Plant-parasitic nematodes are considered one of the most crop-distractive pests that attack plants (Heflish et al., 2021). Root-knot nematodes (RKN) (Meloidogyne spp.) are species threatening almost all horticultural and economic crops (Tauseef et al., 2021). The vulnerability of the RKN resulted in growth reduction, quality, yield deficiency, diminished resistance to biotic and abiotic stresses, and even complete crop loss in severe invasions (Tapia-Vázquez et al., 2022). Under favorable environments, infected juveniles (J2s) hatch out of eggs and locate plant roots via the detection of secondary root metabolites that modulate the expression of about 21 neuropeptide genes in root-knot nematodes such as Ace-2 (Petitot et al., 2020). Then RKN expresses many cell wall-degrading enzymes, such as xylanase enzyme (encoded Mi-XYL1), to enter the plant roots through the root tip (Mitreva-Dautova et al., 2006). Inside plant cells, parasitic J2s reach root meristem through intercellular spaces (Jagdale et al., 2021) by secretion of an expansion-like protein encoded by a MAP-1 gene (Shukla et al., 2018). At this point, they form giant cells by the action of effectors secreted from the esophageal glands (Shi et al., 2018). These effectors activate plant immune responses to protect themselves by producing reactive oxygen species (Sato et al., 2019a). However, RKN expresses oxidative stress response gene glutathione S-transferases (GSTS-1) to protect itself (Carneiro et al., 2015).
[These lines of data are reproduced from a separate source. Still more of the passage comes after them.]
**config.mk**
```make
export PLATFORM = sky130hd
export DESIGN_NAME = usb3_pipe_rx
export DESIGN_NICKNAME = d
export VERILOG_FILES = /design/src/hdl/pipe_pkg.sv /design/src/hdl/rx_word_align.sv /design/src/hdl/ts_detect.sv /design/src/hdl/rxdet_ctrl.sv /design/src/hdl/phy_power_ctrl.sv /design/src/hdl/usb3_pipe_rx.sv
export SDC_FILE = /design/constraint.sdc
export NUM_CORES = 1
export LEC_CHECK = 0
export BUFFER_PORTS_ARGS = -buffer_cell sky130_fd_sc_hd__buf_2
export CAP_MARGIN = 25
export CORE_ASPECT_RATIO = 1.75
export CORE_UTILIZATION = 55
export CTS_BUF_LIST = sky130_fd_sc_hd__clkbuf_8
export DETAILED_ROUTE_END_ITERATION = 7
export PLACE_DENSITY = 0.84
export SLEW_MARGIN = 20
export SYNTH_ARGS = -nofsm -noshare
export SYNTH_HDL_FRONTEND = slang
export SYNTH_SLANG_ARGS = --single-unit
```
**constraint.sdc**
```tcl
create_clock -name local_clk -period 2.6 [get_ports local_clk]
set_input_delay 0.26 -clock local_clk [delete_from_list [all_inputs] [get_ports local_clk]]
set_output_delay 0.26 -clock local_clk [all_outputs]
set_load 0.1 [all_outputs]
```
**src/hdl/pipe_pkg.sv**
```systemverilog
`default_nettype none

package pipe_pkg;

	//////////////////////////////////////////////////////////////////////
	// 8b/10b control symbols
	//////////////////////////////////////////////////////////////////////

	// comma, starts every ordered set
	localparam logic [7:0] SYM_COM = 8'hBC;

	// other framing K codes
	localparam logic [7:0] SYM_SKP = 8'h3C;
	localparam logic [7:0] SYM_SDP = 8'h5C;
	localparam logic [7:0] SYM_SHP = 8'hFB;
	// end of packet framing, closes DPH and DPP headers
	localparam logic [7:0] SYM_END = 8'hF7;

	// training set identifiers, sent as data bytes
	localparam logic [7:0] SYM_TS1_ID = 8'h4A;
	localparam logic [7:0] SYM_TS2_ID = 8'h45;

	//////////////////////////////////////////////////////////////////////
	// receive words
	//////////////////////////////////////////////////////////////////////

	// one 32 bit PIPE word with its K flags
	typedef struct packed {
		logic [31:0] data;
		logic [3:0]  datak;
	} pipe_word_t;

	// aligned word as seen by the link layer
	typedef struct packed {
		pipe_word_t word;
		logic       active;
	} link_word_t;

	//////////////////////////////////////////////////////////////////////
	// PHY control
	//////////////////////////////////////////////////////////////////////

	typedef enum logic [1:0] {
		POWER_P0 = 2'd0,
		POWER_P1 = 2'd1,
		POWER_P2 = 2'd2,
		POWER_P3 = 2'd3
	} power_state_t;

	// RxStatus of one lane
	typedef logic [2:0] lane_status_t;

	// receiver present, as reported during detection
	localparam lane_status_t RXSTAT_DETECTED = 3'b011;

	// cycles between a detect request and the PHY strobe
	localparam int DEFAULT_RXDET_DELAY = 31;
	// about 8 ms at 125 MHz once the top bit sets
	localparam int DEFAULT_RXDET_TIMEOUT_BITS = 21;

endpackage

`default_nettype wire

```
**src/hdl/rx_word_align.sv**
```systemverilog
`timescale 1ns/1ns
`default_nettype none

module rx_word_align
	import pipe_pkg::*;
(
	input wire local_clk,
	input wire reset_n,
	input wire pipe_word_t phy_rx,
	input wire [1:0] phy_rx_valid,
	output link_word_t link_in
);

	// swapped input word
	link_word_t rx_q;
	// carried bytes or the whole previous word when aligned
	link_word_t a_q;
	// assembled output word
	link_word_t b_q;
	// number of bytes carried from one word into the next
	logic [1:0] align_q;

	pipe_word_t rx_swap;
	logic [3:0] frame_k;
	logic [3:0] end_k;
	logic frame_found;
	logic [1:0] align_next;
	logic [1:0] carry_align;
	logic [1:0] carry_shift;
	logic group_whole;
	logic [31:0] head_mask;
	logic [3:0] headk_mask;
	pipe_word_t spliced;
	pipe_word_t carried;

	function automatic logic is_frame(input logic [7:0] sym, input logic k);
		return k && (sym == SYM_COM || sym == SYM_SKP || sym == SYM_SDP ||
			sym == SYM_SHP || sym == SYM_END);
	endfunction

	function automatic logic is_run_end(input logic [7:0] sym, input logic k);
		return k && (sym == SYM_COM || sym == SYM_END);
	endfunction

	// first byte on the wire goes to the top
	always_comb begin
		rx_swap.data = {<<8{phy_rx.data}};
		rx_swap.datak = {<<{phy_rx.datak}};
	end

	always_comb begin
		for (int i = 0; i < 4; i++) begin
			frame_k[i] = is_frame(rx_q.word.data[8*i +: 8], rx_q.word.datak[i]);
			end_k[i] = is_run_end(rx_q.word.data[8*i +: 8], rx_q.word.datak[i]);
		end
	end

	// length of the framing run that ends in the last byte
	always_comb begin
		frame_found = frame_k[0];
		if (&frame_k && end_k[0])
			align_next = 2'd0;
		else if (&frame_k[2:0])
			align_next = 2'd3;
		else if (&frame_k[1:0])
			align_next = 2'd2;
		else
			align_next = 2'd1;
	end

	assign carry_align = frame_found ? align_next : align_q;
	assign carry_shift = 2'd0 - carry_align;

	// bytes before a new cut only count when they fill a word
	assign group_whole = !frame_found || align_q == 2'd0 ||
		(align_next != 2'd0 && align_next <= align_q);

	assign head_mask = 32'hffff_ffff >> {align_q, 3'b000};
	assign headk_mask = 4'hf >> align_q;

	// carried bytes on top, head of the new word below
	always_comb begin
		spliced.data = (a_q.word.data & ~head_mask) | (rx_q.word.data >> {align_q, 3'b000});
		spliced.datak = (a_q.word.datak & ~headk_mask) | (rx_q.word.datak >> align_q);
	end

	// tail of the new word moved up for the next splice
	always_comb begin
		carried.data = rx_q.word.data << {carry_shift, 3'b000};
		carried.datak = rx_q.word.datak << carry_shift;
	end

	//////////////////////////////////////////////////////////////////////
	// re-cutting pipeline
	//////////////////////////////////////////////////////////////////////

	always_ff @(posedge local_clk or negedge reset_n) begin
		if (!reset_n) begin
			rx_q <= '0;
			a_q <= '0;
			b_q <= '0;
			align_q <= 2'd0;
		end else begin
			rx_q.word <= rx_swap;
			rx_q.active <= |phy_rx_valid;
			b_q.active <= 1'b0;
			if (rx_q.active) begin
				b_q.word <= (align_q == 2'd0) ? a_q.word : spliced;
				b_q.active <= a_q.active && group_whole;
				a_q.word <= carried;
				a_q.active <= 1'b1;
				align_q <= carry_align;
			end else if (align_q == 2'd0 && a_q.active) begin
				// a whole word needs no partner and moves on
				b_q.word <= a_q.word;
				b_q.active <= 1'b1;
				a_q.active <= 1'b0;
			end
		end
	end

	assign link_in = b_q;

endmodule

`default_nettype wire

```
**src/hdl/ts_detect.sv**
```systemverilog
`timescale 1ns/1ns
`default_nettype none

module ts_detect
	import pipe_pkg::*;
(
	input wire local_clk,
	input wire reset_n,
	input wire link_word_t link_in,
	input wire power_state_t power_state,
	output logic ltssm_train_ts1,
	output logic ltssm_train_ts2
);

	typedef enum logic [1:0] {
		TS_IDLE,
		TS_WORD1,
		TS_WORD2,
		TS_WORD3
	} ts_state_t;

	ts_state_t state;
	logic is_com_word;
	logic is_hdr_word;
	logic is_ts1_word;
	logic is_ts2_word;

	// four commas, all K
	assign is_com_word = link_in.word.datak == 4'hF && link_in.word.data == {4{SYM_COM}};

	// 00 00 ID ID, bits 19:16 hold link functions and are ignored
	assign is_hdr_word = link_in.word.datak == 4'h0 &&
		link_in.word.data[31:20] == 12'h000 &&
		link_in.word.data[15:8] == link_in.word.data[7:0] &&
		(link_in.word.data[7:0] == SYM_TS1_ID || link_in.word.data[7:0] == SYM_TS2_ID);

	assign is_ts1_word = link_in.word.datak == 4'h0 && link_in.word.data == {4{SYM_TS1_ID}};
	assign is_ts2_word = link_in.word.datak == 4'h0 && link_in.word.data == {4{SYM_TS2_ID}};

	//////////////////////////////////////////////////////////////////////
	// ordered set recogniser
	//////////////////////////////////////////////////////////////////////

	always_ff @(posedge local_clk or negedge reset_n) begin
		if (!reset_n) begin
			state <= TS_IDLE;
			ltssm_train_ts1 <= 1'b0;
			ltssm_train_ts2 <= 1'b0;
		end else begin
			ltssm_train_ts1 <= 1'b0;
			ltssm_train_ts2 <= 1'b0;
			if (power_state != POWER_P0) begin
				// no training outside P0
				state <= TS_IDLE;
			end else if (link_in.active) begin
				case (state)
					TS_IDLE: begin
						if (is_com_word)
							state <= TS_WORD1;
					end
					TS_WORD1: begin
						state <= is_hdr_word ? TS_WORD2 : TS_IDLE;
					end
					TS_WORD2: begin
						state <= (is_ts1_word || is_ts2_word) ? TS_WORD3 : TS_IDLE;
					end
					TS_WORD3: begin
						// last word picks the set type
						ltssm_train_ts1 <= is_ts1_word;
						ltssm_train_ts2 <= is_ts2_word;
						state <= TS_IDLE;
					end
					default: begin
						state <= TS_IDLE;
					end
				endcase
			end
		end
	end

endmodule

`default_nettype wire

```
**src/hdl/rxdet_ctrl.sv**
```systemverilog
`timescale 1ns/1ns
`default_nettype none

module rxdet_ctrl
	import pipe_pkg::*;
#(
	parameter int RXDET_DELAY = DEFAULT_RXDET_DELAY,
	parameter int RXDET_TIMEOUT_BITS = DEFAULT_RXDET_TIMEOUT_BITS
) (
	input wire local_clk,
	input wire reset_n,
	input wire partner_detect,
	input wire power_state_t power_state,
	input wire [1:0] phy_status,
	input wire lane_status_t [1:0] rx_status,
	output logic partner_looking,
	output logic partner_detected,
	output logic phy_tx_detrx_lpbk
);

	// short answer in P0 or P1, looking then detected
	localparam int SHORT_LOOK = 2;
	localparam int SHORT_END = 9;
	localparam int RDC_BITS = $clog2(RXDET_DELAY + SHORT_END + 1);

	typedef enum logic [2:0] {
		RD_IDLE,
		RD_WAIT,
		RD_PROBE,
		RD_HOLD1,
		RD_HOLD2,
		RD_SHORT
	} rd_state_t;

	rd_state_t state;
	logic partner_detect_q;
	logic [RDC_BITS-1:0] rdc;
	logic [RXDET_TIMEOUT_BITS-1:0] timeout;
	logic request;
	logic lane_hit;

	assign request = partner_detect && !partner_detect_q;

	// lane 1 wins when both lanes report together
	assign lane_hit = phy_status[1] ? (rx_status[1] == RXSTAT_DETECTED) :
		(rx_status[0] == RXSTAT_DETECTED);

	always_ff @(posedge local_clk or negedge reset_n) begin
		if (!reset_n) begin
			state <= RD_IDLE;
			partner_detect_q <= 1'b0;
			rdc <= '0;
			timeout <= '0;
			partner_looking <= 1'b0;
			partner_detected <= 1'b0;
			phy_tx_detrx_lpbk <= 1'b0;
		end else begin
			partner_detect_q <= partner_detect;
			rdc <= rdc + 1'b1;
			timeout <= timeout + 1'b1;
			partner_looking <= 1'b0;
			partner_detected <= 1'b0;
			phy_tx_detrx_lpbk <= 1'b0;
			case (state)
				RD_IDLE: begin
					if (request) begin
						rdc <= '0;
						timeout <= '0;
						partner_looking <= 1'b1;
						// link already up, no need to probe
						if (power_state == POWER_P0 || power_state == POWER_P1)
							state <= RD_SHORT;
						else
							state <= RD_WAIT;
					end
				end
				RD_WAIT: begin
					partner_looking <= 1'b1;
					if (rdc == RDC_BITS'(RXDET_DELAY)) begin
						phy_tx_detrx_lpbk <= 1'b1;
						state <= RD_PROBE;
					end
				end
				RD_PROBE: begin
					partner_looking <= 1'b1;
					if (|phy_status) begin
						partner_detected <= lane_hit;
						state <= RD_HOLD1;
					end else if (timeout[RXDET_TIMEOUT_BITS-1]) begin
						// PHY never answered
						state <= RD_HOLD1;
					end else begin
						phy_tx_detrx_lpbk <= 1'b1;
					end
				end
				RD_HOLD1: begin
					partner_detected <= partner_detected;
					state <= RD_HOLD2;
				end
				RD_HOLD2: begin
					partner_detected <= partner_detected;
					state <= RD_IDLE;
				end
				RD_SHORT: begin
					if (rdc < RDC_BITS'(SHORT_LOOK))
						partner_looking <= 1'b1;
					else
						partner_detected <= 1'b1;
					if (rdc == RDC_BITS'(SHORT_END))
						state <= RD_IDLE;
				end
				default: begin
					state <= RD_IDLE;
				end
			endcase
		end
	end

endmodule

`default_nettype wire

```
**src/hdl/phy_power_ctrl.sv**
```systemverilog
`timescale 1ns/1ns
`default_nettype none

module phy_power_ctrl
	import pipe_pkg::*;
(
	input wire local_clk,
	input wire reset_n,
	input wire [1:0] phy_status,
	input wire ltssm_power_go,
	input wire power_state_t ltssm_power_down,
	output power_state_t phy_power_down,
	output logic ltssm_power_ack,
	output logic ltssm_reset_n
);

	typedef enum logic [2:0] {
		PD_BOOT_ON,
		PD_BOOT_OFF,
		PD_IDLE,
		PD_CHANGE,
		PD_ACK
	} pd_state_t;

	pd_state_t state;
	logic power_go_q;
	logic request;

	assign request = ltssm_power_go && !power_go_q;

	always_ff @(posedge local_clk or negedge reset_n) begin
		if (!reset_n) begin
			state <= PD_BOOT_ON;
			power_go_q <= 1'b0;
			phy_power_down <= POWER_P2;
			ltssm_power_ack <= 1'b0;
			ltssm_reset_n <= 1'b0;
		end else begin
			power_go_q <= ltssm_power_go;
			ltssm_power_ack <= 1'b0;
			case (state)
				// PHY pulses status once its power-on reset is done
				PD_BOOT_ON: begin
					if (|phy_status)
						state <= PD_BOOT_OFF;
				end
				PD_BOOT_OFF: begin
					if (phy_status == 2'b00) begin
						ltssm_reset_n <= 1'b1;
						state <= PD_IDLE;
					end
				end
				PD_IDLE: begin
					if (request) begin
						if (ltssm_power_down == phy_power_down) begin
							// nothing to change, acknowledge at once
							ltssm_power_ack <= 1'b1;
							state <= PD_ACK;
						end else begin
							phy_power_down <= ltssm_power_down;
							state <= PD_CHANGE;
						end
					end
				end
				PD_CHANGE: begin
					// PHY confirms the new state with a status pulse
					if (|phy_status) begin
						ltssm_power_ack <= 1'b1;
						state <= PD_ACK;
					end
				end
				PD_ACK: begin
					ltssm_power_ack <= 1'b1;
					state <= PD_IDLE;
				end
				default: begin
					state <= PD_BOOT_ON;
				end
			endcase
		end
	end

endmodule

`default_nettype wire

```
**src/hdl/usb3_pipe_rx.sv**
```systemverilog
`timescale 1ns/1ns
`default_nettype none

module usb3_pipe_rx
	import pipe_pkg::*;
#(
	parameter int RXDET_DELAY = DEFAULT_RXDET_DELAY,
	parameter int RXDET_TIMEOUT_BITS = DEFAULT_RXDET_TIMEOUT_BITS
) (
	input wire local_clk,
	input wire reset_n,

	// PHY side
	input wire pipe_word_t phy_rx,
	input wire [1:0] phy_rx_valid,
	input wire [1:0] phy_status,
	input wire lane_status_t [1:0] rx_status,
	output logic phy_tx_detrx_lpbk,
	output power_state_t phy_power_down,

	// LTSSM side
	input wire ltssm_power_go,
	input wire power_state_t ltssm_power_down,
	input wire partner_detect,
	output link_word_t link_in,
	output logic ltssm_train_ts1,
	output logic ltssm_train_ts2,
	output logic partner_looking,
	output logic partner_detected,
	output logic ltssm_power_ack,
	output logic ltssm_reset_n
);

	rx_word_align u_rx_word_align (
		.local_clk    (local_clk),
		.reset_n      (reset_n),
		.phy_rx       (phy_rx),
		.phy_rx_valid (phy_rx_valid),
		.link_in      (link_in)
	);

	// training sets only count in P0
	ts_detect u_ts_detect (
		.local_clk       (local_clk),
		.reset_n         (reset_n),
		.link_in         (link_in),
		.power_state     (phy_power_down),
		.ltssm_train_ts1 (ltssm_train_ts1),
		.ltssm_train_ts2 (ltssm_train_ts2)
	);

	rxdet_ctrl #(
		.RXDET_DELAY        (RXDET_DELAY),
		.RXDET_TIMEOUT_BITS (RXDET_TIMEOUT_BITS)
	) u_rxdet_ctrl (
		.local_clk         (local_clk),
		.reset_n           (reset_n),
		.partner_detect    (partner_detect),
		.power_state       (phy_power_down),
		.phy_status        (phy_status),
		.rx_status         (rx_status),
		.partner_looking   (partner_looking),
		.partner_detected  (partner_detected),
		.phy_tx_detrx_lpbk (phy_tx_detrx_lpbk)
	);

	phy_power_ctrl u_phy_power_ctrl (
		.local_clk        (local_clk),
		.reset_n          (reset_n),
		.phy_status       (phy_status),
		.ltssm_power_go   (ltssm_power_go),
		.ltssm_power_down (ltssm_power_down),
		.phy_power_down   (phy_power_down),
		.ltssm_power_ack  (ltssm_power_ack),
		.ltssm_reset_n    (ltssm_reset_n)
	);

endmodule

`default_nettype wire

```
==> flow_summary.rst <==
.. list-table::
   :header-rows: 1

   * - Metric
     - Value
   * - Deepest clock path buffer count
     - 2
   * - Via count
     - 7339
   * - Most numerous cell in the Yosys netlist
     - sky130_fd_sc_hd__dfrtp_1
   * - Overall die width
     - 93.0 um
   * - Number of rows created at floorplan
     - 57
   * - Post-Route Setup TNS
     - -0.541 ns
   * - Sw Ratio
     - 49.3%
   * - Pre-Repair DR Iteration Count
     - 7
   * - Post-detailed-route wirelength per cell
     - 20.5 um
   * - Post-route design area
     - 9850 sq um
   * - Run status
     - finished with violations
   * - Combined area of all synthesized cells
     - 7970 sq um
   * - TritonCTS clock tree
     - built
   * - Setup WS pre-CTS
     - 0.0216 ns
   * - Clock tree skew after final layout
     - 0.0136 ns
   * - Logic pwr share
     - 45.3%
   * - Time the final worst path needs with I/O delays and setup
     - 2.67 ns
   * - Clock Sink Count
     - 159
   * - P_sw
     - 4.93 mW
   * - First-pass GRT wire length
     - 38.1 mm
   * - Critical Path Sink Type
     - flip-flop
   * - Violations in the final reports
     - negative setup slack
   * - Count of buffering cells on the critical path with inverters included
     - 2
   * - Final-layout worst hold slack
     - 0.0776 ns
   * - IR Drop Worst-Case VDD
     - between 0.7 and 0.8 mV
   * - Area growth, synth to finish
     - 23.6%
   * - Commonest cells in the synthesized netlist
     - 158 x sky130_fd_sc_hd__dfrtp_1, 134 x sky130_fd_sc_hd__nand2_1, 82 x sky130_fd_sc_hd__nor2_1
   * - Weighted congestion at the end of routability-driven global placement
     - 0.956
   * - Detailed Route WL
     - between 20 and 25 mm
   * - Leakage
     - about 4.5 nW
   * - Kind of cell adding the most delay to the critical path
     - compound AO/OA/AOI/OAI gates
   * - Required @ worst endpoint
     - 2.93 ns
   * - Internal Power
     - 5.07 mW
   * - Total gr overflow
     - 0
   * - Peak fanout along the critical path
     - 7
   * - Startpoint-to-endpoint class of the critical path
     - reg -> reg
   * - Via/cell ratio
     - 6.22
   * - Synth Instances
     - 807
   * - Max transition margin
     - 54.4%
   * - DIE HEIGHT
     - ~160 um
   * - # setup viols final
     - 9
   * - Transition time of the tightest slew-check pin
     - 0.684 ns
   * - EDFF count, synth
     - 0
   * - Count of endpoints failing hold in the final timing report
     - 0
   * - Starting utilization of the core area
     - 57.0%
   * - Via count of the first global-routing pass
     - roughly 7400
   * - Post-DRT Antenna Nets
     - 0
   * - All-Layer GR Usage
     - 33.9%
   * - Half-perimeter wire length of the detailed placement result
     - 17.4 mm
   * - Mean area per synthesized cell
     - 9.87 sq um
   * - Clock insertion delay at the later pin of the skew report
     - 0.46 ns
   * - Sequence of cells on the critical path
     - and4b_1, o211ai_1, buf_4, a221oi_4, o31a_4, a21boi_4, buf_6, a22o_1, a221o_1
   * - IO buf count
     - 97
   * - Cell accounting for the most synthesized area
     - sky130_fd_sc_hd__dfrtp_1
   * - Sequential-to-total area share from yosys stat
     - 50.0%
   * - Max stage delay on crit path
     - roughly 0.47 ns
   * - Most used flip-flop cell after synthesis
     - sky130_fd_sc_hd__dfrtp_1
   * - CTS root buf
     - sky130_fd_sc_hd__clkbuf_8
   * - H-tree depth reported by CTS
     - 4
   * - Initial antenna violation count
     - 0
   * - Io pins
     - 98
   * - RSZ-0062 raised after global routing
     - yes
   * - Top area cells in the synthesized netlist
     - sky130_fd_sc_hd__dfrtp_1 50%, sky130_fd_sc_hd__nand2_1 6.3%, sky130_fd_sc_hd__nor2_1 3.9%
   * - Synthesis warning total
     - 0
   * - Final nets
     - 1046
   * - Portion of synthesized cell area occupied by the leading cell type
     - 49.6%
   * - Data arrival, critical path
     - 3.01 ns
   * - Total DRC errors in the routed layout
     - 0
   * - Slowest cell on crit path
     - sky130_fd_sc_hd__dfrtp_2
   * - Die ar.
     - 15000 sq um
   * - Setup slack, reg-to-reg
     - -0.07 ns
   * - Area after detailed placement
     - 8950 sq um
   * - Core Area
     - 14000 sq um
   * - Flop pwr share
     - 38.6%
   * - Critical Path Start Type
     - flip-flop
   * - Number of maximum-capacitance constraint violations
     - 0
   * - Clock slew at reported path FFs
     - 0.09 ns
   * - CTS Buf Count
     - 17
   * - Count of state elements after synthesis
     - 159
   * - Clk pwr share
     - ~16%
   * - Net Count, Synth
     - 864
   * - Pin count of the biggest net entering global routing
     - ~70
   * - Fmax achieved
     - between 300 and 400 MHz
   * - Async SR Flop Fraction
     - between 90% and 100%
   * - Antenna diode instance count
     - 0
   * - Unique cell type count in the Yosys netlist
     - 68
   * - Max-slew violation count
     - 0
   * - Type of the tightest min-delay check
     - in -> reg
   * - Worst Slack Setup Final
     - -0.0746 ns
   * - Final critical-path share of the clock period
     - 103%
   * - Violation count after the first detailed-route iteration
     - around 580
   * - Power density relative to cell area
     - 1020 nW/um^2
   * - Layout cell share with drive strength beyond 1
     - 25.0%
## state kept, by name, indices dropped and copies added, names as in the netlist
signal,count
u_rx_word_align.link_in,37
u_phy_power_ctrl.power_go_q,1
u_rxdet_ctrl.rdc,6
u_phy_power_ctrl.ltssm_power_ack,1
u_ts_detect.state,2
u_rx_word_align.a_q,37
u_rxdet_ctrl.timeout,21
u_rxdet_ctrl.phy_tx_detrx_lpbk,1
u_rx_word_align.rx_q,37
u_rxdet_ctrl.partner_looking,1
u_rxdet_ctrl.partner_detected,1
u_rx_word_align.align_q,2
u_rxdet_ctrl.partner_detect_q,1
u_ts_detect.ltssm_train_ts1,1
u_phy_power_ctrl.phy_power_down,2
u_phy_power_ctrl.state,3
u_ts_detect.ltssm_train_ts2,1
u_rxdet_ctrl.state,3
u_phy_power_ctrl.ltssm_reset_n,1
## metal layers
metal	track usage [%]	up-vias	routed length (um)
li1	-	3272	-
met1	34.9	3587	8200
met2	58.9	355	12500
met3	5.60	125	1230
met4	28.1	0	2220
met5	0	-	0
Chemicals are used as a management tactic to reduce the nematode effect; however, these chemicals are highly lethal to humanity and environmental health (Heflish et al., 2021; Abd-Elgawad, 2021). Biological control is proposed as a management approach with many benefits, such as sustainability, cost-effectiveness, environmental safety, and energy self-sufficiency. However, it has some concerns, including host interaction, the date of harvesting in controlling root galling, and the number of eggs/egg mass (Shahid et al., 2022). Additionally, RNA interference (RNAi) is a recent management strategy for RNK infection (Whitten et al., 2016). It includes expressing dsRNA complementary to nematode genes in transgenic plants or direct molecules ingestion by oral administration (Banerjee et al., 2017). However, this technology required high enrichment genomic databases due to the high sequence conservation with other kingdoms, such as plants and animals (Iqbal et al., 2021). Also, exposing non-target organisms to plant parts or debris of genetically modified plants through RNAi is possible. Therefore, new nematocidal active ingredients are required to combat this challenge.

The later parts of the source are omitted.